Last week, Dartmouth University canceled a College Republicans event, citing threats from progressive groups. In the wake of this decision, Dartmouth released a statement claiming that the university "prizes and defends the right of free speech." Last month, after Princeton effectively barred me from hosting a conservative speaker on campus, I was met with the same double-speak. These experiences are not unique. Universities across the country maintain the facade of an open campus while, in reality, they weaponize ostensibly neutral rules to stifle conservative speech.

Funding regimes are one way universities exercise their egregious partiality. Student clubs are often encouraged to partner with university offices and centers––an alphabet soup of diversity, equity and inclusion bureaucracies––for event funding. At Princeton, for example, although funding applications are purported to be evaluated based on politically neutral criteria, support is often conditioned on ideological submission. Never mind that the university excuses antisemitism and its centers endorse fact-free notions of gender; you'll have no luck getting the Cultural Understanding Center to support an event on left-wing antisemitism or the Women's Center to collaborate on a pro-life effort. In one instance, Princeton's Gender and Sexuality Resource Center dismissed an offer to co-host a conservative feminist speaker, only to turn around and organize a protest of that very speaker. Universities reserve funding for the woke agenda.

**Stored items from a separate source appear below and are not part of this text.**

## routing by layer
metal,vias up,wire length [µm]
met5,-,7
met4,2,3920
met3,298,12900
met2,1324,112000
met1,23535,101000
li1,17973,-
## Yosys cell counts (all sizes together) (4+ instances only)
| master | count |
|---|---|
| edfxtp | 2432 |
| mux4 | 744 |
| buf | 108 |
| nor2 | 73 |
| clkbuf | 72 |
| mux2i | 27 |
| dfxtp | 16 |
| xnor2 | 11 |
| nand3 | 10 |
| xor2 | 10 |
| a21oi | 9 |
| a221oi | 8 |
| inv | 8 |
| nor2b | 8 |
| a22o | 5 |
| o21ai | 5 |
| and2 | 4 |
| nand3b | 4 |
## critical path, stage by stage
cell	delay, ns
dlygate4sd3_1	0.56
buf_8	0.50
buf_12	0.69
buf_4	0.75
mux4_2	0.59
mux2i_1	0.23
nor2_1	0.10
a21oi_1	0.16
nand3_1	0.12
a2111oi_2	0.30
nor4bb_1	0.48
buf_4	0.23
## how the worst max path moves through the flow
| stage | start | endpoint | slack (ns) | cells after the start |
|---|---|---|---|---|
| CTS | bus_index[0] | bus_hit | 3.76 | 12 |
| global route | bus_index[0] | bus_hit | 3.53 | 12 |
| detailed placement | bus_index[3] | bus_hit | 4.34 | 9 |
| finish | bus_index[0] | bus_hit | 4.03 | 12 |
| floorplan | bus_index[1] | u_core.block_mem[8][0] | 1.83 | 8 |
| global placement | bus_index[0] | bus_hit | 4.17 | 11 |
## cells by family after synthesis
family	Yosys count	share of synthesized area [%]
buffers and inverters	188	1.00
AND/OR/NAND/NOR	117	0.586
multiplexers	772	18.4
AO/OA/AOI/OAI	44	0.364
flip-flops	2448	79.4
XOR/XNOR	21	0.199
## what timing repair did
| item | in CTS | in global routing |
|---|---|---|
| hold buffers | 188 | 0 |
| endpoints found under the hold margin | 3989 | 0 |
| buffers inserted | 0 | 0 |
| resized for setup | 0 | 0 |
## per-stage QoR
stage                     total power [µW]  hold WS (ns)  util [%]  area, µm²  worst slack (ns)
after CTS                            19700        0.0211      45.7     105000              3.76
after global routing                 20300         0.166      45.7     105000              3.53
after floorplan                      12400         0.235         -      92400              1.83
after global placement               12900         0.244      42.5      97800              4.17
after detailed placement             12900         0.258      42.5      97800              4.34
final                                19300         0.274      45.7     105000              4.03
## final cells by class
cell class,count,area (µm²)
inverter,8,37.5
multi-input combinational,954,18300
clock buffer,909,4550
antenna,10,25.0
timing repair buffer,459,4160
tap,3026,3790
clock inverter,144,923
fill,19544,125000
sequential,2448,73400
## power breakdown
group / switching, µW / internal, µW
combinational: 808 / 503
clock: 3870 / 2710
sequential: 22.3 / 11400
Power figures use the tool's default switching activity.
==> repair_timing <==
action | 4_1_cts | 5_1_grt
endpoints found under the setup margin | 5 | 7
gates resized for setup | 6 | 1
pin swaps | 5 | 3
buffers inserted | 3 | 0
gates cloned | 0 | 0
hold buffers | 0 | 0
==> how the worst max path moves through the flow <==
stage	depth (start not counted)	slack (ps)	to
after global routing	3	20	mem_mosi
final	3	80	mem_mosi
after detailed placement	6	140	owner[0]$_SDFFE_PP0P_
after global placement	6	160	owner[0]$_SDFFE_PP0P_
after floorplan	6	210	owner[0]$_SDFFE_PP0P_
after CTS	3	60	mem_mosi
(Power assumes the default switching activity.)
$ cat config.mk
export PLATFORM = sky130hd
export DESIGN_NAME = spi_memory_slave
export DESIGN_NICKNAME = d
export VERILOG_FILES = /design/src/hw/cube_pkg.sv /design/src/hw/spi_memory_slave.sv
export SDC_FILE = /design/constraint.sdc
export NUM_CORES = 1
export LEC_CHECK = 0
export ABC_AREA = 1
export BUFFER_PORTS_ARGS = -buffer_cell sky130_fd_sc_hd__buf_2
export CORE_ASPECT_RATIO = 1.1
export CORE_UTILIZATION = 35
export DETAILED_ROUTE_END_ITERATION = 6
export SYNTH_ARGS = -nofsm -noshare
export SYNTH_HDL_FRONTEND = slang
export SYNTH_SLANG_ARGS = --single-unit
export TNS_END_PERCENT = 20
$ cat constraint.sdc
create_clock -name clk -period 4.12 [get_ports clk]
set_input_delay 0.412 -clock clk [delete_from_list [all_inputs] [get_ports clk]]
set_output_delay 0.412 -clock clk [all_outputs]
set_load 0.01 [all_outputs]
$ cat src/hw/cube_pkg.sv
`default_nettype none

package cube_pkg;

  //////////////////////////////////////////////////////////////////////
  // Data and address widths.
  //////////////////////////////////////////////////////////////////////

  // One host byte.
  localparam int BYTE_W = 8;
  // One VRAM word, two byte lanes.
  localparam int WORD_W = 16;

  typedef logic [BYTE_W-1:0] byte_t;
  typedef logic [WORD_W-1:0] word_t;

  // Host side byte address.
  typedef logic [15:0] byte_addr_t;
  // VRAM word address, top bit stays clear.
  typedef logic [15:0] vram_addr_t;
  // Byte enables, bit 0 is the low lane.
  typedef logic [1:0]  be_t;

  // Command byte bit that selects a write transaction.
  localparam int SPI_CMD_WRITE = 7;

endpackage

`default_nettype wire

$ cat src/hw/spi_memory_slave.sv
`timescale 1ns/1ps
`default_nettype none

module spi_memory_slave
  import cube_pkg::*;
#(
  parameter int SCK_SYNC_STAGES = 2
) (
  input  logic       clk,
  input  logic       reset,
  input  logic       ss_n,
  input  logic       sck,
  input  logic       mosi,
  output logic       miso,
  output logic       wr_stb,
  output logic       rd_stb,
  output byte_addr_t byte_addr,
  output byte_t      wr_data,
  input  logic       rd_valid,
  input  byte_t      rd_data
);

  // Frame phases, one per byte type.
  typedef enum logic [1:0] {PH_CMD, PH_ADDR_HI, PH_ADDR_LO, PH_DATA} phase_t;

  logic [SCK_SYNC_STAGES-1:0] sck_sync;
  logic [SCK_SYNC_STAGES-1:0] ss_sync;
  logic [SCK_SYNC_STAGES-1:0] mosi_sync;
  logic                       sck_prev;
  logic                       sck_s;
  logic                       ss_s;
  logic                       mosi_s;
  logic                       sck_rise;
  logic                       sck_fall;
  logic                       byte_done;
  phase_t                     phase;
  logic [2:0]                 bit_cnt;
  logic                       is_write;
  byte_t                      shift_in;
  byte_t                      rx_byte;
  byte_t                      tx_shift;

  //////////////////////////////////////////////////////////////////////
  // Pin synchronizers and SCK edge detection.
  //////////////////////////////////////////////////////////////////////

  // Pins enter at bit 0 and leave at the top bit.
  always_ff @(posedge clk) begin
    if (reset) begin
      sck_sync  <= '0;
      ss_sync   <= '1;
      mosi_sync <= '0;
      sck_prev  <= 1'b0;
    end else begin
      sck_sync  <= (sck_sync << 1) | SCK_SYNC_STAGES'(sck);
      ss_sync   <= (ss_sync << 1) | SCK_SYNC_STAGES'(ss_n);
      mosi_sync <= (mosi_sync << 1) | SCK_SYNC_STAGES'(mosi);
      sck_prev  <= sck_s;
    end
  end

  assign sck_s    = sck_sync[SCK_SYNC_STAGES-1];
  assign ss_s     = ss_sync[SCK_SYNC_STAGES-1];
  assign mosi_s   = mosi_sync[SCK_SYNC_STAGES-1];
  assign sck_rise = sck_s & ~sck_prev;
  assign sck_fall = ~sck_s & sck_prev;

  // Byte with the current MOSI bit appended.
  assign rx_byte   = {shift_in[BYTE_W-2:0], mosi_s};
  // Eighth rising edge of a byte.
  assign byte_done = sck_rise && (bit_cnt == 3'd7);

  // MSB first out of the transmit shifter.
  assign miso = tx_shift[BYTE_W-1];

  //////////////////////////////////////////////////////////////////////
  // Frame decoder.
  //////////////////////////////////////////////////////////////////////

  always_ff @(posedge clk) begin
    if (reset) begin
      phase    <= PH_CMD;
      bit_cnt  <= '0;
      is_write <= 1'b0;
      wr_stb   <= 1'b0;
      rd_stb   <= 1'b0;
      tx_shift <= '0;
    end else begin
      wr_stb <= 1'b0;
      rd_stb <= 1'b0;
      if (ss_s) begin
        // Deselected, wait for the next command byte.
        phase    <= PH_CMD;
        bit_cnt  <= '0;
        tx_shift <= '0;
      end else begin
        if (sck_rise) bit_cnt <= bit_cnt + 3'd1;
        if (byte_done) begin
          case (phase)
            PH_CMD: begin
              is_write <= rx_byte[SPI_CMD_WRITE];
              phase    <= PH_ADDR_HI;
            end
            PH_ADDR_HI: phase <= PH_ADDR_LO;
            PH_ADDR_LO: begin
              // Prefetch the first read byte.
              phase  <= PH_DATA;
              rd_stb <= ~is_write;
            end
            default: begin
              wr_stb <= is_write;
              rd_stb <= ~is_write;
            end
          endcase
        end
        // The fall after a byte boundary keeps the new MSB in place.
        if (sck_fall && (bit_cnt != 3'd0)) tx_shift <= {tx_shift[BYTE_W-2:0], 1'b0};
        if (rd_valid) tx_shift <= rd_data;
      end
    end
  end

  // Receive shifter, address and write byte.
  always_ff @(posedge clk) begin
    if (sck_rise) shift_in <= rx_byte;
    // Address steps once each strobe has gone out.
    if (wr_stb || rd_stb) byte_addr <= byte_addr + 16'd1;
    if (byte_done) begin
      if (phase == PH_ADDR_HI) byte_addr <= {rx_byte, byte_addr[7:0]};
      if (phase == PH_ADDR_LO) byte_addr <= {byte_addr[15:8], rx_byte};
      wr_data <= rx_byte;
    end
  end

endmodule

`default_nettype wire

==> results.md <==
* Status: finished clean
* Antenna cell count at 0
* Crit end category: flip-flop
* Dpl hpwl at 4200 µm
* Setup bufs post-CTS at 0
* Synth top area share at 34.6%
* Clk slew on worst S/H paths at 0.10 ns
* Synth cell types at 36
* Area Growth Syn to Fin at 14.6%
* Worst reg2reg path depth at 7
* Final WL at 5450 µm
* DRC errors left at 0
* Max-cap violation count at 0
* Row cnt at 33
* GRT Overall Usage at 14.8%
* Layout Nets at 374
* First-pass GRT wire length at 9200 µm
* Htree depth at 2
* Crit path time final at 1.68 ns
* Largest family of logic cells by synthesized area: simple AND/OR/NAND/NOR gates
* IO Count at 41
* # resized after CTS at 0
* Synth area leader: edfxtp_1
* Syn_area_per_cell at 8.76 µm²
* Vias in the first global route at 1,948
* Initial DRC count at 71
* Final Cycle Share at 40.7%
* Die Wd at 85.6 µm
* Via density at 4.74
* Critical Path AT at 1.86 ns
* Max Freq at 596 MHz
* Post-Syn Instances at 307
* Largest stage delay, worst path at 0.42 ns
* Leak at 0.00132 µW
* Relative slew slack at 69.6%
* Insertion delay to the later sink of the worst-skew pair at 0.31 ns
* RSZ-0062 raised after global routing: no
* Post-synthesis compound-gate area fraction at 8.61%
* CP max-delay cell: dfxtp_1
* Initial core utilization at 36.2%
* Asr flop ratio synth at 0%
* P per Cell Area at 295 nW/µm²
* Adder-Cell Fraction of Synth Area at 4.19%
* Worst Setup Path Type: flip-flop to flip-flop
* Hold Path Depth at 2
* Max VDD drop at 0.274 mV
* GRT overflow at 0
* Routed len/inst at 12.4 µm
* Clk root buf: clkbuf_8
* CP dominant cell by count: inv_1
* Drt pass-1 iters at 4
* Clock Skew at 0.0142 ns
* WHS at 0.280 ns
* CP required at 4.30 ns
* Sequential-to-total area share from yosys stat at 51.7%
* Die area at 8040 µm²
* Post-synth top flop: edfxtp_1
* TritonCTS clock tree: yes
* Max FO, Critical Path at 9
* Initial antenna violation count at 0
* Top cells by area, synth: edfxtp_1 35%, dfxtp_1 17%, nand2_1 10%
* Synthesis Warnings at 0
* Post-synthesis register bit count at 54
* Hold Crit Class: input port to flip-flop
* Clk buf depth at 2
* Fin. max-slew vios at 0
* Cell Chain, Critical Path: inv_1 > ha_1 > o21ai_4 > clkinv_4 > o21ai_1 > nand2_1 > inv_1
* Final Hold Viols at 0
* Pin count of the biggest net entering global routing at 20
* Post-route antenna net violation count at 0
* RePlAce Congestion at 0.806
* Setup TNS at 0 ns
* Most frequent cells in the layout: 73 x nand2_1, 41 x inv_1, 40 x buf_2
* Die H at 93.9 µm
* Vias at 2,080
* Final setup vio count at 0
* XOR/XNOR Fraction of Synth Area at 1.30%
* Synthesized Nets at 330
* Post-synthesis mux area share at 0.372%
* Layout cells sized above 1 at 19.6%
* Startpoint types: flip-flop
* Post-Syn Area at 2690 µm²
* # hold bufs at CTS at 0
* Most common cell after layout, fill and taps aside: nand2_1
* Simple-gate share of the synthesized area at 26.1%
* Number of synthesized flops with an enable pin at 31
* Count of input and output buffers at 40
* Core outline area at 7430 µm²
* Worst slew pin tran at 0.455 ns
* CTS Sinks at 54
* CTS buffer count at 5
### config.mk
export PLATFORM = sky130hd
export DESIGN_NAME = vram_access_ctrl
export DESIGN_NICKNAME = d
export VERILOG_FILES = /design/src/hw/cube_pkg.sv /design/src/hw/vram_access_ctrl.sv
export SDC_FILE = /design/constraint.sdc
export NUM_CORES = 1
export LEC_CHECK = 0
export CORE_ASPECT_RATIO = 2
export CORE_MARGIN = 10
export CORE_UTILIZATION = 45
export DETAILED_ROUTE_END_ITERATION = 8
export DONT_BUFFER_PORTS = 1
export PLACE_DENSITY = 0.57
export SLEW_MARGIN = 20
export SYNTH_ARGS = -nofsm -noshare
export SYNTH_HDL_FRONTEND = slang
export SYNTH_SLANG_ARGS = --single-unit
### constraint.sdc
create_clock -name clk -period 2.8 [get_ports clk]
set_input_delay 0.56 -clock clk [delete_from_list [all_inputs] [get_ports clk]]
set_output_delay 0.56 -clock clk [all_outputs]
set_load 0.005 [all_outputs]
<file path="config.mk">
export PLATFORM = sky130hd
export DESIGN_NAME = dcache_top
export DESIGN_NICKNAME = d
export VERILOG_FILES = /design/src/dcache_pkg.sv /design/src/dcache_ctrl.sv /design/src/dcache_top.sv /design/src/dcache_way_store.sv
export VERILOG_INCLUDE_DIRS = /design/src
export SDC_FILE = /design/constraint.sdc
export NUM_CORES = 2
export LEC_CHECK = 0
export BUFFER_PORTS_ARGS = -buffer_cell sky130_fd_sc_hd__buf_2
export CAP_MARGIN = 25
export CORE_ASPECT_RATIO = 1.4
export CORE_MARGIN = 5
export CORE_UTILIZATION = 50
export DETAILED_ROUTE_END_ITERATION = 10
export PLACE_DENSITY_LB_ADDON = 0.08
export SETUP_SLACK_MARGIN = 0.2
export SYNTH_ARGS = -nofsm -noshare
export SYNTH_HDL_FRONTEND = slang
export SYNTH_SLANG_ARGS = --single-unit
</file>
<file path="constraint.sdc">
create_clock -name clk -period 8.1 [get_ports clk]
set_input_delay 0.81 -clock clk [delete_from_list [all_inputs] [get_ports clk]]
set_output_delay 0.81 -clock clk [all_outputs]
set_load 0.05 [all_outputs]
</file>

Of course, Princeton and other universities' funding is not denied to all right-leaning voices. But these voices are limited to "polite" conservative ideas—the very ideas that students are already familiar with and don't require repeating. You'll find no trouble inviting and drawing funding for speakers who argue for fewer economic regulations, but if you're looking to fund a speaker who advocates for traditional family structures or is critical of gender ideology, forget about it. The limits of acceptable ideas are determined by apparatchiks schooled in the ideologies of Judith Butler and Ibram X. Kendi who staff campus offices. Across the country, invited commencement speakers skew progressive on a 12-to-1 basis, and some universities have a ​​​​32-to-1 ratio of left-leaning to right-leaning events. The universities' most radical reign over campus conversation.

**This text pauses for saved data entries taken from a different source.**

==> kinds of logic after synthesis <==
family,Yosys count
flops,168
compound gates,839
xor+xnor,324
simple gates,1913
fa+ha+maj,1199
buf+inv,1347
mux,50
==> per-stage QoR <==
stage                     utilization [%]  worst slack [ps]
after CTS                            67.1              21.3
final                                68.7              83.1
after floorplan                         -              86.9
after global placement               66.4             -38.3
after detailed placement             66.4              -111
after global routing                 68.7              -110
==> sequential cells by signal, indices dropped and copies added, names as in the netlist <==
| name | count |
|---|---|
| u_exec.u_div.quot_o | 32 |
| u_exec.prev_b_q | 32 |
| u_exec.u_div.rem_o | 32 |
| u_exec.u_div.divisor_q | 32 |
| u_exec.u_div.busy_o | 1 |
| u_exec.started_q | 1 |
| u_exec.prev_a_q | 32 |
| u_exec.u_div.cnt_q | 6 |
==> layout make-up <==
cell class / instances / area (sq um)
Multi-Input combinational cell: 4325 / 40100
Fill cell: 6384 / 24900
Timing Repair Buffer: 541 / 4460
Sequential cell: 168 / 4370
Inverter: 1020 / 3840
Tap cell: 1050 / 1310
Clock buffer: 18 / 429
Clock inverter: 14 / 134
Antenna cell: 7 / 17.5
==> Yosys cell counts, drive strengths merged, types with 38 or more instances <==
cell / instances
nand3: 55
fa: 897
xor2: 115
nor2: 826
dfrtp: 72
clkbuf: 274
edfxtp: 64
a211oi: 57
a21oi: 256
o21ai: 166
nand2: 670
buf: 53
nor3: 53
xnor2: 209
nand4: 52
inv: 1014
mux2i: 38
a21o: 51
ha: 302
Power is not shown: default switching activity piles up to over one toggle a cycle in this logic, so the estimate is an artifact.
==> config.mk <==
export PLATFORM = sky130hd
export DESIGN_NAME = instr_fetch
export DESIGN_NICKNAME = d
export VERILOG_FILES = /design/src/hdl/instr_fetch.sv
export VERILOG_INCLUDE_DIRS = /design/src /design/src/hdl
export SDC_FILE = /design/constraint.sdc
export NUM_CORES = 2
export LEC_CHECK = 0
export BUFFER_PORTS_ARGS = -buffer_cell sky130_fd_sc_hd__buf_2
export CELL_PAD_IN_SITES_DETAIL_PLACEMENT = 0
export CELL_PAD_IN_SITES_GLOBAL_PLACEMENT = 1
export CORE_ASPECT_RATIO = 0.7
export CORE_MARGIN = 1
export CORE_UTILIZATION = 30
export CTS_CLUSTER_SIZE = 8
export DETAILED_ROUTE_END_ITERATION = 10
export PLACE_DENSITY = 0.57
export SLEW_MARGIN = 30
export SYNTH_ARGS = -nofsm -noshare
export SYNTH_HDL_FRONTEND = slang
export SYNTH_SLANG_ARGS = --single-unit
==> constraint.sdc <==
create_clock -name i_clock -period 6 [get_ports i_clock]
set_clock_uncertainty 0.2 [all_clocks]
set_input_delay 1.5 -clock i_clock [delete_from_list [all_inputs] [get_ports i_clock]]
set_output_delay 1.5 -clock i_clock [all_outputs]
set_load 0.02 [all_outputs]
File: src/hdl/hazard_forward.sv
`include "mips_defs.svh"

module hazard_forward (
   input  logic [`MIPS_RADDR-1:0] i_rs,
   input  logic [`MIPS_RADDR-1:0] i_rt,
   input  logic                   i_uses_rt,
   input  mips_pkg::id_ex_t       i_id_ex,
   input  mips_pkg::ex_mem_t      i_ex_mem,
   input  mips_pkg::mem_wb_t      i_mem_wb,
   output logic                   o_stall,
   output mips_pkg::fwd_sel_t     o_fwd_a,
   output mips_pkg::fwd_sel_t     o_fwd_b
);

   logic load_rd_live;

   // Newest producer first; a load in the memory stage was already stalled for
   function automatic mips_pkg::fwd_sel_t pick(
      input logic [`MIPS_RADDR-1:0] src,
      input mips_pkg::ex_mem_t      em,
      input mips_pkg::mem_wb_t      mw
   );
      if (src == '0) begin
         return mips_pkg::FWD_RF;
      end else if (em.valid && em.reg_write && !em.load && em.rd == src) begin
         return mips_pkg::FWD_MEM;
      end else if (mw.valid && mw.reg_write && mw.rd == src) begin
         return mips_pkg::FWD_WB;
      end
      return mips_pkg::FWD_RF;
   endfunction

   assign load_rd_live = i_id_ex.valid && i_id_ex.load && i_id_ex.rd != '0;

   // Load-use needs one bubble before the value reaches writeback
   always_comb begin
      o_stall = load_rd_live &&
                (i_id_ex.rd == i_rs || (i_uses_rt && i_id_ex.rd == i_rt));
   end

   always_comb begin
      o_fwd_a = pick(i_id_ex.rs, i_ex_mem, i_mem_wb);
      o_fwd_b = pick(i_id_ex.rt, i_ex_mem, i_mem_wb);
   end

endmodule

File: config.mk
export PLATFORM = sky130hd
export DESIGN_NAME = hazard_forward
export DESIGN_NICKNAME = d
export VERILOG_FILES = /design/src/hdl/mips_pkg.sv /design/src/hdl/hazard_forward.sv
export VERILOG_INCLUDE_DIRS = /design/src /design/src/hdl
export SDC_FILE = /design/constraint.sdc
export NUM_CORES = 1
export LEC_CHECK = 0
export BUFFER_PORTS_ARGS = -buffer_cell sky130_fd_sc_hd__buf_2
export CORE_AREA = 2 2 97 99
export DETAILED_ROUTE_END_ITERATION = 8
export DIE_AREA = 0 0 99 101
export PLACE_DENSITY = 0.47
export SLEW_MARGIN = 20
export SYNTH_ARGS = -nofsm -noshare
export SYNTH_HDL_FRONTEND = slang
export SYNTH_SLANG_ARGS = --single-unit
File: constraint.sdc
create_clock -name vclk -period 3.1
set_input_delay 0.93 -clock vclk [all_inputs]
set_output_delay 0.93 -clock vclk [all_outputs]
set_load 0.05 [all_outputs]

Princeton University campus
PRINCETON, NJ - FEBRUARY 04: A man walks on campus at Princeton University on February 4, 2020 in Princeton, New Jersey. The university said over 100 students, faculty, and staff who recently traveled to China must 'self-isolate' themselves for 14 days to contain any possible exposure to the novel coronavirus. William Thomas Cain/Getty Images

It's not just outside speakers and events that bear the brunt of universities' allergy to heterodox thinking. The harassment exception built into universities' free speech codes is wielded as a cudgel against conservative professors and students. When Princeton professor Joshua Katz offered a thoughtful, albeit forceful, critique of certain race-related leftist dogmata, he was and continues to be hounded for speech violations—as do conservative students. Despite styling themselves guardians of open discourse, numerous universities have attempted to force avowed disrupters into conservative events against the wishes of student organizers. If conservatives make their way onto a college campus, universities will do their best to silence them.

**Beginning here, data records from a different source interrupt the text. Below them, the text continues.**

$ cat src/hdl/mips_defs.svh
`ifndef MIPS_DEFS_SVH
`define MIPS_DEFS_SVH

// Datapath and register file
`define MIPS_XLEN     32
`define MIPS_RADDR    5

// Word address widths of the two memories
`define MIPS_IMEM_AW  6
`define MIPS_DMEM_AW  6

// Opcodes
`define MIPS_OP_RTYPE 6'h00
`define MIPS_OP_ADDIU 6'h09
`define MIPS_OP_LW    6'h23
`define MIPS_OP_SW    6'h2b
`define MIPS_OP_HALT  6'h3f

// R-type function codes
`define MIPS_FN_ADDU  6'h21
`define MIPS_FN_SUBU  6'h23
`define MIPS_FN_AND   6'h24
`define MIPS_FN_OR    6'h25
`define MIPS_FN_SLT   6'h2a

`endif

$ cat src/hdl/mips_pkg.sv
`include "mips_defs.svh"

package mips_pkg;

   typedef enum logic [2:0] {
      ALU_ADD = 3'd0,
      ALU_SUB = 3'd1,
      ALU_AND = 3'd2,
      ALU_OR  = 3'd3,
      ALU_SLT = 3'd4
   } alu_op_t;

   // Source of an execute operand
   typedef enum logic [1:0] {
      FWD_RF  = 2'd0,
      FWD_MEM = 2'd1,
      FWD_WB  = 2'd2
   } fwd_sel_t;

   // Decode to execute
   typedef struct packed {
      logic                   valid;
      logic [`MIPS_RADDR-1:0] rs;
      logic [`MIPS_RADDR-1:0] rt;
      logic [`MIPS_XLEN-1:0]  rs_val;
      logic [`MIPS_XLEN-1:0]  rt_val;
      logic [`MIPS_XLEN-1:0]  imm;
      logic                   imm_sel;
      logic                   load;
      logic                   store;
      logic                   reg_write;
      logic                   halt;
      logic [`MIPS_RADDR-1:0] rd;
      alu_op_t                alu_op;
   } id_ex_t;

   // Execute to memory
   // The ALU result doubles as the data address
   typedef struct packed {
      logic                   valid;
      logic [`MIPS_XLEN-1:0]  alu_result;
      logic [`MIPS_XLEN-1:0]  store_data;
      logic                   load;
      logic                   store;
      logic                   reg_write;
      logic                   halt;
      logic [`MIPS_RADDR-1:0] rd;
   } ex_mem_t;

   // Memory to writeback
   typedef struct packed {
      logic                   valid;
      logic [`MIPS_XLEN-1:0]  wb_data;
      logic                   reg_write;
      logic                   halt;
      logic [`MIPS_RADDR-1:0] rd;
   } mem_wb_t;

endpackage

$ cat src/hdl/instr_decode.sv
`include "mips_defs.svh"

module instr_decode (
   input  logic                   i_clock,
   input  logic                   reset,
   input  logic [`MIPS_XLEN-1:0]  i_instr,
   input  logic                   i_instr_valid,
   input  logic                   i_wb_we,
   input  logic [`MIPS_RADDR-1:0] i_wb_rd,
   input  logic [`MIPS_XLEN-1:0]  i_wb_data,
   input  logic [`MIPS_RADDR-1:0] i_dbg_reg_addr,
   output mips_pkg::id_ex_t       o_id_ex,
   output logic [`MIPS_RADDR-1:0] o_rs,
   output logic [`MIPS_RADDR-1:0] o_rt,
   output logic                   o_uses_rt,
   output logic                   o_halt_seen,
   output logic [`MIPS_XLEN-1:0]  o_dbg_reg_data
);

   logic [`MIPS_XLEN-1:0]  regs [2**`MIPS_RADDR];
   logic [5:0]             opcode;
   logic [5:0]             funct;
   logic [`MIPS_RADDR-1:0] rs;
   logic [`MIPS_RADDR-1:0] rt;
   logic [`MIPS_RADDR-1:0] rd;
   logic [`MIPS_XLEN-1:0]  rs_val;
   logic [`MIPS_XLEN-1:0]  rt_val;
   logic                   is_rtype;
   logic                   is_addiu;
   logic                   is_lw;
   logic                   is_sw;
   logic                   is_halt;
   logic                   known_fn;
   mips_pkg::alu_op_t      fn_op;

   assign opcode = i_instr[31:26];
   assign rs     = i_instr[25:21];
   assign rt     = i_instr[20:16];
   assign rd     = i_instr[15:11];
   assign funct  = i_instr[5:0];

   assign is_rtype = i_instr_valid && opcode == `MIPS_OP_RTYPE;
   assign is_addiu = i_instr_valid && opcode == `MIPS_OP_ADDIU;
   assign is_lw    = i_instr_valid && opcode == `MIPS_OP_LW;
   assign is_sw    = i_instr_valid && opcode == `MIPS_OP_SW;
   assign is_halt  = i_instr_valid && opcode == `MIPS_OP_HALT;

   // r0 reads zero and a same-cycle writeback is passed through
   function automatic logic [`MIPS_XLEN-1:0] read_reg(input logic [`MIPS_RADDR-1:0] addr);
      if (addr == '0) begin
         return '0;
      end else if (i_wb_we && i_wb_rd == addr) begin
         return i_wb_data;
      end
      return regs[addr];
   endfunction

   always_comb begin
      rs_val         = read_reg(rs);
      rt_val         = read_reg(rt);
      o_dbg_reg_data = read_reg(i_dbg_reg_addr);
   end

   always_ff @(posedge i_clock) begin
      if (reset) begin
         for (int i = 0; i < 2**`MIPS_RADDR; i++) begin
            regs[i] <= '0;
         end
      end else if (i_wb_we && i_wb_rd != '0) begin
         regs[i_wb_rd] <= i_wb_data;
      end
   end

   always_comb begin
      known_fn = 1'b1;
      case (funct)
         `MIPS_FN_ADDU: fn_op = mips_pkg::ALU_ADD;
         `MIPS_FN_SUBU: fn_op = mips_pkg::ALU_SUB;
         `MIPS_FN_AND:  fn_op = mips_pkg::ALU_AND;
         `MIPS_FN_OR:   fn_op = mips_pkg::ALU_OR;
         `MIPS_FN_SLT:  fn_op = mips_pkg::ALU_SLT;
         default: begin
            fn_op    = mips_pkg::ALU_ADD;
            known_fn = 1'b0;
         end
      endcase
   end

   always_comb begin
      o_id_ex           = '0;
      o_id_ex.valid     = i_instr_valid;
      o_id_ex.rs        = rs;
      o_id_ex.rt        = rt;
      o_id_ex.rs_val    = rs_val;
      o_id_ex.rt_val    = rt_val;
      o_id_ex.imm       = {{(`MIPS_XLEN-16){i_instr[15]}}, i_instr[15:0]};
      o_id_ex.imm_sel   = is_addiu || is_lw || is_sw;
      o_id_ex.load      = is_lw;
      o_id_ex.store     = is_sw;
      o_id_ex.reg_write = (is_rtype && known_fn) || is_addiu || is_lw;
      o_id_ex.halt      = is_halt;
      o_id_ex.rd        = is_rtype ? rd : rt;
      o_id_ex.alu_op    = is_rtype ? fn_op : mips_pkg::ALU_ADD;
   end

   // Sources for the hazard unit are zero when unused
   assign o_rs        = (is_rtype || is_addiu || is_lw || is_sw) ? rs : '0;
   assign o_rt        = rt;
   assign o_uses_rt   = is_rtype || is_sw;
   assign o_halt_seen = is_halt;

endmodule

To be clear, I am not calling for the special protection of campus conservatives or accusing every sharp-tongued progressive of harassment. Indeed, we should be wary of normalizing a culture of victimization among viewpoint minorities. But when a majority of American college students are scared of sharing their opinions on campus, viewpoint intimidation should be taken seriously. University statements supporting free speech should reassure all people on campus who want to speak up. Instead, they too often provide convenient cover for university administrators to use informal means to restrict wrongthink.

If universities genuinely aspire to be truth-seeking institutions, they must ask themselves whether robust conversation occurs on their campuses. Many will find that, despite their adoption of the famed University of Chicago speech principles or the occasional press release, free speech on their campus is dead. To revive it, universities must empower all students' voices instead of suppressing them. They should examine funding lines, harassment policies and other regulations to ensure even-handed enforcement. Better yet, establish and grow free speech centers—like the one recently founded in the James Madison Program at Princeton—to rebalance the oversaturated diversity bureaucracy. Take note of what is actually occurring on campus, not what your guidelines formally permit.

More than 80 universities––my own included––have adopted the University of Chicago speech principles and pledged themselves to free and open expression. But don't let them fool you. De jure policies are undermined by de facto absurdities, and, too often, open inquiry policies only exist to placate professors and donors who still believe in free speech. In most cases, words predicate action; in this case, we need university action to predicate student speech.

Adam Hoffman is a junior at Princeton University studying political theory.

The views expressed in this article are the writer's own.